_Your goal_
For each line below that contains the word "netlist", make a copy.

_Material to process_
____

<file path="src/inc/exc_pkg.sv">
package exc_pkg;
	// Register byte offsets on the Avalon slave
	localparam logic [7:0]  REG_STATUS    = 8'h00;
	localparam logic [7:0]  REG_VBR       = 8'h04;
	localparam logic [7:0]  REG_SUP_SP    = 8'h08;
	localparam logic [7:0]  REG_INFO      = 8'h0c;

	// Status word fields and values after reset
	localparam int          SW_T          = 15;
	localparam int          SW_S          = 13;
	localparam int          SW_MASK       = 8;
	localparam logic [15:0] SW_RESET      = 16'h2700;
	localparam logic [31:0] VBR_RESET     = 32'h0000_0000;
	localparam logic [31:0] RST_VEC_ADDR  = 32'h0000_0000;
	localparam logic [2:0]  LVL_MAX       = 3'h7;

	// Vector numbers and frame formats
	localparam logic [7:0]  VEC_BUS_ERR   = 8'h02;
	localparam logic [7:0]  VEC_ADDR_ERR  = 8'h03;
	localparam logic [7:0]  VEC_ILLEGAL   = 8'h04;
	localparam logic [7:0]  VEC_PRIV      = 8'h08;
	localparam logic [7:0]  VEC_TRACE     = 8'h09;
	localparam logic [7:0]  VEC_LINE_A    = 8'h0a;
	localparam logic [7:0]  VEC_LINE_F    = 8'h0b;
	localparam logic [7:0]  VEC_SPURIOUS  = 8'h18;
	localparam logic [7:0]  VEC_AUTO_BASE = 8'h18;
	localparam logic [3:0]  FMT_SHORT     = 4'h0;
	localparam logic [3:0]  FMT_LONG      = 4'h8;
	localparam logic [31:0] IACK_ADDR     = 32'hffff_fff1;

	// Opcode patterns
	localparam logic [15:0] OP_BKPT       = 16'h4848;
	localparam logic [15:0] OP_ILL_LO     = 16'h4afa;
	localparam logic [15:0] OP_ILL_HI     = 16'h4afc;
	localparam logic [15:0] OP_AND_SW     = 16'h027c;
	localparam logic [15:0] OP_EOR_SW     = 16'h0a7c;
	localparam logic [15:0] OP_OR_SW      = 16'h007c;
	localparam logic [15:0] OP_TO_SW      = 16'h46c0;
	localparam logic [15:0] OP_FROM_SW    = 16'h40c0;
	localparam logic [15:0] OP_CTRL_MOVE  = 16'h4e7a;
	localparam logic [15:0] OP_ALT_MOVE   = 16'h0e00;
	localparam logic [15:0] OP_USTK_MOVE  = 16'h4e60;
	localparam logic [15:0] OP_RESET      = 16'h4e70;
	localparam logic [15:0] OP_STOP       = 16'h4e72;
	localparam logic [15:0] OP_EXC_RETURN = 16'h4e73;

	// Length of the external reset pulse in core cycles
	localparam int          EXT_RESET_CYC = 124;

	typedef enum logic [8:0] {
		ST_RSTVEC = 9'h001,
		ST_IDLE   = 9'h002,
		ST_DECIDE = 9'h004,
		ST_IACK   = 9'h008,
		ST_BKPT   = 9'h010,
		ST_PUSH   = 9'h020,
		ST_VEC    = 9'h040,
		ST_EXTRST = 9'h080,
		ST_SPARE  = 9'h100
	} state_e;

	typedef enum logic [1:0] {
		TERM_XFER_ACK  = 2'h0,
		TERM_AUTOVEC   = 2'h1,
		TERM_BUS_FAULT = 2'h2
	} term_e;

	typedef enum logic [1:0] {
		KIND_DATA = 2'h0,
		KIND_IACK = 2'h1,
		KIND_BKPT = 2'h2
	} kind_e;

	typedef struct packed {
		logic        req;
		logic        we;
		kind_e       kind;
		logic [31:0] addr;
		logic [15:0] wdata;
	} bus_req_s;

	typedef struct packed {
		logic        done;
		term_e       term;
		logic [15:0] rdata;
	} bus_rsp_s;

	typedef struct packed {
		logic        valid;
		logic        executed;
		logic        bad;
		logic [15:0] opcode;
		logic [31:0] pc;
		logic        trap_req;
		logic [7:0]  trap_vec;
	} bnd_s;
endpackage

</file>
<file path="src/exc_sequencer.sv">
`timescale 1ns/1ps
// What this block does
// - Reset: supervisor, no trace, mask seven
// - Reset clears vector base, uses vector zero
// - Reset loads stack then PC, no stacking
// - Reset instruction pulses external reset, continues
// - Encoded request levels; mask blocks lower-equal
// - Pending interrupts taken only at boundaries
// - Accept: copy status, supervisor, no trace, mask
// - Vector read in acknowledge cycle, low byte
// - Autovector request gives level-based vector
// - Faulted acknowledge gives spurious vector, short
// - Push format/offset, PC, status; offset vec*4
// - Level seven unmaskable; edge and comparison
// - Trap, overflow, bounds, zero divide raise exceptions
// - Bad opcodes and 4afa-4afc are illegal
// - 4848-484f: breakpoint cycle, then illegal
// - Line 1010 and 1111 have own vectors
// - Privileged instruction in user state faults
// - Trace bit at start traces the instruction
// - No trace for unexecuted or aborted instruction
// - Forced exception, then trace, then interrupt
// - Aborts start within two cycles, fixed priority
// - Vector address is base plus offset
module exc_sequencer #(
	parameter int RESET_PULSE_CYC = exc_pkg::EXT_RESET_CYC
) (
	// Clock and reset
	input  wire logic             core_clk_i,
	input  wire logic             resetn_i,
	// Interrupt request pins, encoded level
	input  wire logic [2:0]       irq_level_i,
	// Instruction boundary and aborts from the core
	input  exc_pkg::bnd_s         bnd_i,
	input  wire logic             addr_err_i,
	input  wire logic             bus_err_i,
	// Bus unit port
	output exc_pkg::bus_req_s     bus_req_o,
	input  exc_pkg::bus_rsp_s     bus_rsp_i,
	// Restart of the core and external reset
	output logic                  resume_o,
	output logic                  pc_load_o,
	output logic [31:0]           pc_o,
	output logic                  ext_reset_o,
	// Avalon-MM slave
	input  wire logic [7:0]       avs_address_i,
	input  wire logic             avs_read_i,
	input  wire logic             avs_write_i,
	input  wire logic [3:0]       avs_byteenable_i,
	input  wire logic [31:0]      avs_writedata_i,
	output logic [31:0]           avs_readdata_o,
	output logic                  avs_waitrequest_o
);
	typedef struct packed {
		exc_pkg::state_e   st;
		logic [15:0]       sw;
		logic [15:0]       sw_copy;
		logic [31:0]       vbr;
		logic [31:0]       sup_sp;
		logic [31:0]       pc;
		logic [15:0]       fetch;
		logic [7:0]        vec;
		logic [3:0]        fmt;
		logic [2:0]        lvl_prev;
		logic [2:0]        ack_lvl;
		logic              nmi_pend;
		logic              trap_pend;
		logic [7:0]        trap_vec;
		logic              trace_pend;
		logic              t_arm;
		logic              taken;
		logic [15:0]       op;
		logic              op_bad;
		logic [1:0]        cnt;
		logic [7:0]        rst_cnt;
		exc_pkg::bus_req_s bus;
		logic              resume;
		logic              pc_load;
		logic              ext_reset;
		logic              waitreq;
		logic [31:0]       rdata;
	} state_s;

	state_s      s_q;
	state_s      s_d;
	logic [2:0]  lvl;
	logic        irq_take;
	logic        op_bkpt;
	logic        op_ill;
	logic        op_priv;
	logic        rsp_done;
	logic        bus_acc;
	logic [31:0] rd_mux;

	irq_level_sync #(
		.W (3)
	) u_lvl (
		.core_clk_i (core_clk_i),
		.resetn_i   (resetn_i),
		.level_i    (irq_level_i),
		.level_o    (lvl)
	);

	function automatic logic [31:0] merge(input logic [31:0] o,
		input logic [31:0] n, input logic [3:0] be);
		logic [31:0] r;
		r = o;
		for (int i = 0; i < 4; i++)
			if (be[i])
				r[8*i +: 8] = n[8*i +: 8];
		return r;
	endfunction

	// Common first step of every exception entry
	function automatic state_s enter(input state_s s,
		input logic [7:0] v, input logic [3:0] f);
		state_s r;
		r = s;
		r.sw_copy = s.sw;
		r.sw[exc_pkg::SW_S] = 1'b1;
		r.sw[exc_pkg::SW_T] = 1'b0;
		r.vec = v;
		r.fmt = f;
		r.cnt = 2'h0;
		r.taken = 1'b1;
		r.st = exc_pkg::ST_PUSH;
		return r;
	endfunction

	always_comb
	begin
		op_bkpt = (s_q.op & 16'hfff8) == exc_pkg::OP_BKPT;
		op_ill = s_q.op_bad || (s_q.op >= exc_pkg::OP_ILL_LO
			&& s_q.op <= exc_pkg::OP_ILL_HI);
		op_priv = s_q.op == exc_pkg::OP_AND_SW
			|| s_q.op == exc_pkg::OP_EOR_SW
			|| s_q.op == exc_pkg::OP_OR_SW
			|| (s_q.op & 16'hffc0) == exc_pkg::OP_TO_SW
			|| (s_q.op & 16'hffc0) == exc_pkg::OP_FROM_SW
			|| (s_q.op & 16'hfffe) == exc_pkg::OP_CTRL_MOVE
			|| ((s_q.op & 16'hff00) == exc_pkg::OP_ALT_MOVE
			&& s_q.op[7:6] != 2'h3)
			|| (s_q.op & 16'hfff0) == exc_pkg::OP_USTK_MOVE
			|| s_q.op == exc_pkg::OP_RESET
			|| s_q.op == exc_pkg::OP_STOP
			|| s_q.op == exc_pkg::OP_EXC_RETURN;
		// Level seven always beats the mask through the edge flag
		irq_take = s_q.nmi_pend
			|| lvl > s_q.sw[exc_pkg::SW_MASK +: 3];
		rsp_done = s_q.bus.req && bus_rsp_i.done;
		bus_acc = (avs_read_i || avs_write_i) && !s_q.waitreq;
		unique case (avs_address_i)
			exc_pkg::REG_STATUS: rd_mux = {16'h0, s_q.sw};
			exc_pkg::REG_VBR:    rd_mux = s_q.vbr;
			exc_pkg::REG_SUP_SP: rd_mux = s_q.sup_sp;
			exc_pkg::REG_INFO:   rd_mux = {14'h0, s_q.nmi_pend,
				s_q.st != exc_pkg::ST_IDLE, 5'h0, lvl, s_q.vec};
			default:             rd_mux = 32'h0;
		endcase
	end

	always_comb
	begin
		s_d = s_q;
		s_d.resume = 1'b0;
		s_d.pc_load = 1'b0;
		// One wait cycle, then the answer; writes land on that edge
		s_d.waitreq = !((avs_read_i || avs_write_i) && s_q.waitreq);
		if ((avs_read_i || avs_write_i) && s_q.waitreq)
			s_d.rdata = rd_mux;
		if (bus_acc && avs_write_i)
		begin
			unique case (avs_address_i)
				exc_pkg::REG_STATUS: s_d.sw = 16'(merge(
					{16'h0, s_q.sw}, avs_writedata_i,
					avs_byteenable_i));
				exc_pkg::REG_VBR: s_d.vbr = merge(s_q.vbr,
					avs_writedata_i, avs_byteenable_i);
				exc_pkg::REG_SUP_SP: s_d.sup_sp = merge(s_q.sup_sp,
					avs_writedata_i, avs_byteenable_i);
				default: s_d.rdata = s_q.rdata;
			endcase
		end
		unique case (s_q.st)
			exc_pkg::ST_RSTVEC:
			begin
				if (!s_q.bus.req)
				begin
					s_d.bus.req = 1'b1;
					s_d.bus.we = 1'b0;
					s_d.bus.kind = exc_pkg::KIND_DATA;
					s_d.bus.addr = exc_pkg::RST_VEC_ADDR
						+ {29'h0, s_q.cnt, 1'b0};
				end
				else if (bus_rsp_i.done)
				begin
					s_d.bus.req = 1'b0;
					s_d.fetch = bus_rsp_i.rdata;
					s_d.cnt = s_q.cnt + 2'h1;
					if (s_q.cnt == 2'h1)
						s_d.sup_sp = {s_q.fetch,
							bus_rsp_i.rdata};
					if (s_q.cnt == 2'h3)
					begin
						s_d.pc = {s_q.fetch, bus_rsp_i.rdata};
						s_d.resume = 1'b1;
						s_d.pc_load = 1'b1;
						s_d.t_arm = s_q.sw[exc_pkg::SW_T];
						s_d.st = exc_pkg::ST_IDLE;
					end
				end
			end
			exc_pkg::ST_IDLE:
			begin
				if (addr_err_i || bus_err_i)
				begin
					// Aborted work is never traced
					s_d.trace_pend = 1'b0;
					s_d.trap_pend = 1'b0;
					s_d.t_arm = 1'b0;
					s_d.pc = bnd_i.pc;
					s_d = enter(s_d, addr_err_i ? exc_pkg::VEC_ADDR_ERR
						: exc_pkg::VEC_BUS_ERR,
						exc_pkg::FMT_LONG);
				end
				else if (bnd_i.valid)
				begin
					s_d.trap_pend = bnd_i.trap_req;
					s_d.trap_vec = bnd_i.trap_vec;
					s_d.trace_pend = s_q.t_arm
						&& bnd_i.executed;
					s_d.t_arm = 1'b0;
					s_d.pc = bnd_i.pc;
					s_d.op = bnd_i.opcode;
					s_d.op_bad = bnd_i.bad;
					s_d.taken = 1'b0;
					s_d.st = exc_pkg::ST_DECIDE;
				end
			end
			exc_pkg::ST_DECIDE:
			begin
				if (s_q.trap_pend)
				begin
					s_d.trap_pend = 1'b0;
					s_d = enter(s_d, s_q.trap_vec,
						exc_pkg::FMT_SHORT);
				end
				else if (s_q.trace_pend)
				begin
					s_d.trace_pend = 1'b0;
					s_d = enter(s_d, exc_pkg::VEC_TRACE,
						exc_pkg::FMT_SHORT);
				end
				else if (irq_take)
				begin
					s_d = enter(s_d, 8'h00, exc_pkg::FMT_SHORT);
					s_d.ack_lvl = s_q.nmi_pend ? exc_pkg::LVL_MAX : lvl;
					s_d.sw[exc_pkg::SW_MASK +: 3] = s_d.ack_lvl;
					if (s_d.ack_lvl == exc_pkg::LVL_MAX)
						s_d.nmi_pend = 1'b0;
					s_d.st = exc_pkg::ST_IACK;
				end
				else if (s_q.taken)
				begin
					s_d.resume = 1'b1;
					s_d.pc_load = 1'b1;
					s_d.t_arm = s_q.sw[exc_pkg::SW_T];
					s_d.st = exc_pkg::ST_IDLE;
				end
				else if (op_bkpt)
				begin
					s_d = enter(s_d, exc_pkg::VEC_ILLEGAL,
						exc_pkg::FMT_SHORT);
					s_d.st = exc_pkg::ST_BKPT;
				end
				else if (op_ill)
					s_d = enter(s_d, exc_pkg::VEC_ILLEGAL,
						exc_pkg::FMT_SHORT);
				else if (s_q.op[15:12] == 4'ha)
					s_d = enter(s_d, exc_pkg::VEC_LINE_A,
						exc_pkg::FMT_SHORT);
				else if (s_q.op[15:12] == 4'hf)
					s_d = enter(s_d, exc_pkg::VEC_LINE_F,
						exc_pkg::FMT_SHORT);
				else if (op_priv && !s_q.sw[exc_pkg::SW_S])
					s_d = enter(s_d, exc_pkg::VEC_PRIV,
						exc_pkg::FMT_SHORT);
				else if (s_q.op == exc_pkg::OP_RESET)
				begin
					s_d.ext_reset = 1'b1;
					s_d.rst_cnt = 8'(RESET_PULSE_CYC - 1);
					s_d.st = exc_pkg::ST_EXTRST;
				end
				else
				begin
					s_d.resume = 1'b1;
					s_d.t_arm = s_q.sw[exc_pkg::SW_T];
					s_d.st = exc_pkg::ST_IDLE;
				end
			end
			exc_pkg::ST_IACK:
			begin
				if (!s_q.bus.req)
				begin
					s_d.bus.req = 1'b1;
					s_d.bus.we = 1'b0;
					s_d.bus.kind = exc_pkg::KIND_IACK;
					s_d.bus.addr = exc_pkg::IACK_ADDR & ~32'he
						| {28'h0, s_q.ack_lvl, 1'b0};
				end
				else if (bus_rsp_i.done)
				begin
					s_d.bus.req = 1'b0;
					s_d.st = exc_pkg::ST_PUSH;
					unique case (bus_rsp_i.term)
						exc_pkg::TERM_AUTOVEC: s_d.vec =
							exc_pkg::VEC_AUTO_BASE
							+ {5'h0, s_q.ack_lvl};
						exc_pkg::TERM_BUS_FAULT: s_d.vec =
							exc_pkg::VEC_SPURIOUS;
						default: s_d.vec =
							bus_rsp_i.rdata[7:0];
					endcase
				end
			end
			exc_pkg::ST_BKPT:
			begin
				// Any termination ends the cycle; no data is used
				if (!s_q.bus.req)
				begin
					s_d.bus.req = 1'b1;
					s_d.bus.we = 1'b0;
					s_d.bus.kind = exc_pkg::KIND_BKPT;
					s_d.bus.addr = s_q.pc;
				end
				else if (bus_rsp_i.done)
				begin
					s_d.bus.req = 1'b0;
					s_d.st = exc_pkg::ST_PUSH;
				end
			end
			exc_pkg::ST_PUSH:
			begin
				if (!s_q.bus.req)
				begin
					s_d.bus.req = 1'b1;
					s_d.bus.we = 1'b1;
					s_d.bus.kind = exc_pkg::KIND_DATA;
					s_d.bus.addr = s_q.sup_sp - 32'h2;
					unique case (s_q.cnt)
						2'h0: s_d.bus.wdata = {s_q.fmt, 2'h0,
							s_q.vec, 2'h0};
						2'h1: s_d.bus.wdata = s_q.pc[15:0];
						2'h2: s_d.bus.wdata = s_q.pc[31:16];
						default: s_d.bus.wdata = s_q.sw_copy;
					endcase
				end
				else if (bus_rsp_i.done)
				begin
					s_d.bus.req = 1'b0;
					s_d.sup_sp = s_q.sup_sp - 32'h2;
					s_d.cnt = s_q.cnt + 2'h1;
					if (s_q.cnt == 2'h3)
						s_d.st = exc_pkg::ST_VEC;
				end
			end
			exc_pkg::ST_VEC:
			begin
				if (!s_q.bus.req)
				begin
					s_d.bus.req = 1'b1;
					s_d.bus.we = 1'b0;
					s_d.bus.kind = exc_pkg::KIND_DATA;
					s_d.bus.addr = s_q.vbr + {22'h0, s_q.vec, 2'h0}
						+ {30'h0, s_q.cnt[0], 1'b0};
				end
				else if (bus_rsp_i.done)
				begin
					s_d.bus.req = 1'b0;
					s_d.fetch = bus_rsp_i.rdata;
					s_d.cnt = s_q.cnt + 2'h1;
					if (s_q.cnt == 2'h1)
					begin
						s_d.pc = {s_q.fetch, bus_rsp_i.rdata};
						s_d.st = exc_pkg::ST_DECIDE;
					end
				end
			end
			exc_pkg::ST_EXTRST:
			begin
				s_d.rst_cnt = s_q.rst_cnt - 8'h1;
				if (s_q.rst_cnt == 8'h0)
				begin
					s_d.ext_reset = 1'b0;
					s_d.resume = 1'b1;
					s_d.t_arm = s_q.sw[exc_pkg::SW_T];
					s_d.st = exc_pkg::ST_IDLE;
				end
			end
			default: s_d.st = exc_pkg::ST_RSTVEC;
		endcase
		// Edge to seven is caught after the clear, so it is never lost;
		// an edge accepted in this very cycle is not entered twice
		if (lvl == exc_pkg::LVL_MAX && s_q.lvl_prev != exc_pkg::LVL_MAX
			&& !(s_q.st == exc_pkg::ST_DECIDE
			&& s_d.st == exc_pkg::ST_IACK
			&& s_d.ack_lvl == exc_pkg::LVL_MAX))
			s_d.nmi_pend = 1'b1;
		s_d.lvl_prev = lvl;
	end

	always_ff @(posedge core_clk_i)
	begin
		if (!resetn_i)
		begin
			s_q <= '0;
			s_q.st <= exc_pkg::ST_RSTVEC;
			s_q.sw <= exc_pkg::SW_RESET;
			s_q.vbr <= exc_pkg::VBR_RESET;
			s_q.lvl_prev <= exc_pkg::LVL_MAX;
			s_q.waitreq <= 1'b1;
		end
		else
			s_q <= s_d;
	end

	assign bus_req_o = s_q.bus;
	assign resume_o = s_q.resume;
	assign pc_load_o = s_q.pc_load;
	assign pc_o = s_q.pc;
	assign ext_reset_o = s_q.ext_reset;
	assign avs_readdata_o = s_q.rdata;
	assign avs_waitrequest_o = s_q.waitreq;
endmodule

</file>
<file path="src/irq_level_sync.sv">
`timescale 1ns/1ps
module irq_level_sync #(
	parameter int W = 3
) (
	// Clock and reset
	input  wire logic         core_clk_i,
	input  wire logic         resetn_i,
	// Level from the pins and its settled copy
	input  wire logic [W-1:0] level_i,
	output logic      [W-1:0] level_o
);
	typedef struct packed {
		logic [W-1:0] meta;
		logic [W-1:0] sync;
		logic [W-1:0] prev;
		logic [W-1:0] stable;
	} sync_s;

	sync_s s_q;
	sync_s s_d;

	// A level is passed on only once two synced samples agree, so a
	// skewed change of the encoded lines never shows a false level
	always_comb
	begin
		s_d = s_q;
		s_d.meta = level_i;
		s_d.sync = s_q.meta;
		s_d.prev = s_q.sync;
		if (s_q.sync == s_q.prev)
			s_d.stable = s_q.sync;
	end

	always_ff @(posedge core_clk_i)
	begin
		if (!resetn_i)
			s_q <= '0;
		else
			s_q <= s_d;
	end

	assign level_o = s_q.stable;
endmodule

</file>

____

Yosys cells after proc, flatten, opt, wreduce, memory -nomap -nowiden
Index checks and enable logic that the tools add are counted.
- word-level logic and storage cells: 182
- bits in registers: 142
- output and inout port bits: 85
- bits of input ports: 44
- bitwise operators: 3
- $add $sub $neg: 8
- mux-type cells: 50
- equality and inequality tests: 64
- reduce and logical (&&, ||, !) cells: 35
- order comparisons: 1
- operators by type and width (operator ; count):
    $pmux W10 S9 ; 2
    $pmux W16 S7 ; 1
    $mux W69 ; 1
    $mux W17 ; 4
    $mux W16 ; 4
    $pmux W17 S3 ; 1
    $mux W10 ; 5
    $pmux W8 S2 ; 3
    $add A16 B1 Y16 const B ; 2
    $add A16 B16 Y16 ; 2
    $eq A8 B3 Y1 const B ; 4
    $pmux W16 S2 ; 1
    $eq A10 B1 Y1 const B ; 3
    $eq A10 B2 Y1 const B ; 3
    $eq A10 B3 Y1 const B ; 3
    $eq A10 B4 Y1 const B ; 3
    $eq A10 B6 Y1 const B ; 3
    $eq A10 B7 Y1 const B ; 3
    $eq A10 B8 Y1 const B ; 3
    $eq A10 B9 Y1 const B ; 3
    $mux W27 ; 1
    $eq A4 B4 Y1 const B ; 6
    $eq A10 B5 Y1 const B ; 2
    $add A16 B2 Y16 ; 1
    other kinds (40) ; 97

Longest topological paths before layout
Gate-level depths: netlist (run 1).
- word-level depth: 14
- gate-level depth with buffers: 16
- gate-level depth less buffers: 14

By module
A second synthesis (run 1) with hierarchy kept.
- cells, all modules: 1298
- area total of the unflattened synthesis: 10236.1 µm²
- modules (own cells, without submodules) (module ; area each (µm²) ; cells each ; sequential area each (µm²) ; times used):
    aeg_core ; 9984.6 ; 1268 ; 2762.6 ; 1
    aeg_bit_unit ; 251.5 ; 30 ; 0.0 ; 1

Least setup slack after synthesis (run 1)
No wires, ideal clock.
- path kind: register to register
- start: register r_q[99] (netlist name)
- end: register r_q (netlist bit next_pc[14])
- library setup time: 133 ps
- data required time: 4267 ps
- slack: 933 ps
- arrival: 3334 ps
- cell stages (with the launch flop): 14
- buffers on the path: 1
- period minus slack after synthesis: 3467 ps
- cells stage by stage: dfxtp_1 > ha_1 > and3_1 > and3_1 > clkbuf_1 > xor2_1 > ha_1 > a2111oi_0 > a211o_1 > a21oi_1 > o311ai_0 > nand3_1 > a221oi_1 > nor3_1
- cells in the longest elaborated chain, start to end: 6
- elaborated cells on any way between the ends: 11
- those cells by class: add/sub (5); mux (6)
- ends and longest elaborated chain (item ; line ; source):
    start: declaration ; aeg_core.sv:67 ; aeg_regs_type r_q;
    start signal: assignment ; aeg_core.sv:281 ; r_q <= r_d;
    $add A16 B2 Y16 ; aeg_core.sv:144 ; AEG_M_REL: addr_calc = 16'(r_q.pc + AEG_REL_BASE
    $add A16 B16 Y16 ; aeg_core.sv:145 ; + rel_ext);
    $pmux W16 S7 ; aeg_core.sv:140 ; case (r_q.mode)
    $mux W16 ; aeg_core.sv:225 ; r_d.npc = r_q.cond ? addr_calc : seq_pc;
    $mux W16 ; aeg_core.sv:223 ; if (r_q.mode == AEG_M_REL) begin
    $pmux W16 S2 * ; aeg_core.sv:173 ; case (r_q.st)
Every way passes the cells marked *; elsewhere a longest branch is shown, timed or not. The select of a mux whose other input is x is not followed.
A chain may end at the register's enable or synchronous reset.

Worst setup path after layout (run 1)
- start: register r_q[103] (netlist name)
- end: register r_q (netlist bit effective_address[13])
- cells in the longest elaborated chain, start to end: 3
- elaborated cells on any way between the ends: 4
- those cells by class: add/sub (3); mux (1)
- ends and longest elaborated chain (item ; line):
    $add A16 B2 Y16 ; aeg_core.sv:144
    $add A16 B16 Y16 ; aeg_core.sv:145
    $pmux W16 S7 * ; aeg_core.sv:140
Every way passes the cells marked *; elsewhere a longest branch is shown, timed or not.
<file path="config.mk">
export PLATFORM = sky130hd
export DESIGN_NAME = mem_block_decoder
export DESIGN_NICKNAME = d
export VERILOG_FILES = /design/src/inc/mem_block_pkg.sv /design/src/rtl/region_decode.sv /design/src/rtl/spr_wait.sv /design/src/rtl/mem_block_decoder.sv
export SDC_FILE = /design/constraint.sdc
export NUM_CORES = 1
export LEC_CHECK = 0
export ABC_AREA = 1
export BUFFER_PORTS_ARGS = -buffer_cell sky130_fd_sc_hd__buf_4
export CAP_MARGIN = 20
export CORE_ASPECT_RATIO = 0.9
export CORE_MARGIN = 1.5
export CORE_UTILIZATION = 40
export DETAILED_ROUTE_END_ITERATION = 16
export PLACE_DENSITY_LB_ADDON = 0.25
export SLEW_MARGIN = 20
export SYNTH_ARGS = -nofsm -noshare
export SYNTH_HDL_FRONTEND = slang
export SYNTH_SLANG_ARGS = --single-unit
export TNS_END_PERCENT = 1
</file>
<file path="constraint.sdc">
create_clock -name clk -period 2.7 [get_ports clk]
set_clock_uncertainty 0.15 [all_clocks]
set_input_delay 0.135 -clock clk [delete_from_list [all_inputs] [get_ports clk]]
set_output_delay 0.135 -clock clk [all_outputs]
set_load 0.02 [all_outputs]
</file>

____

_Written answer_
Gate-level depths: netlist (run 1).
- start: register r_q[99] (netlist name)
- end: register r_q (netlist bit next_pc[14])
- start: register r_q[103] (netlist name)
- end: register r_q (netlist bit effective_address[13])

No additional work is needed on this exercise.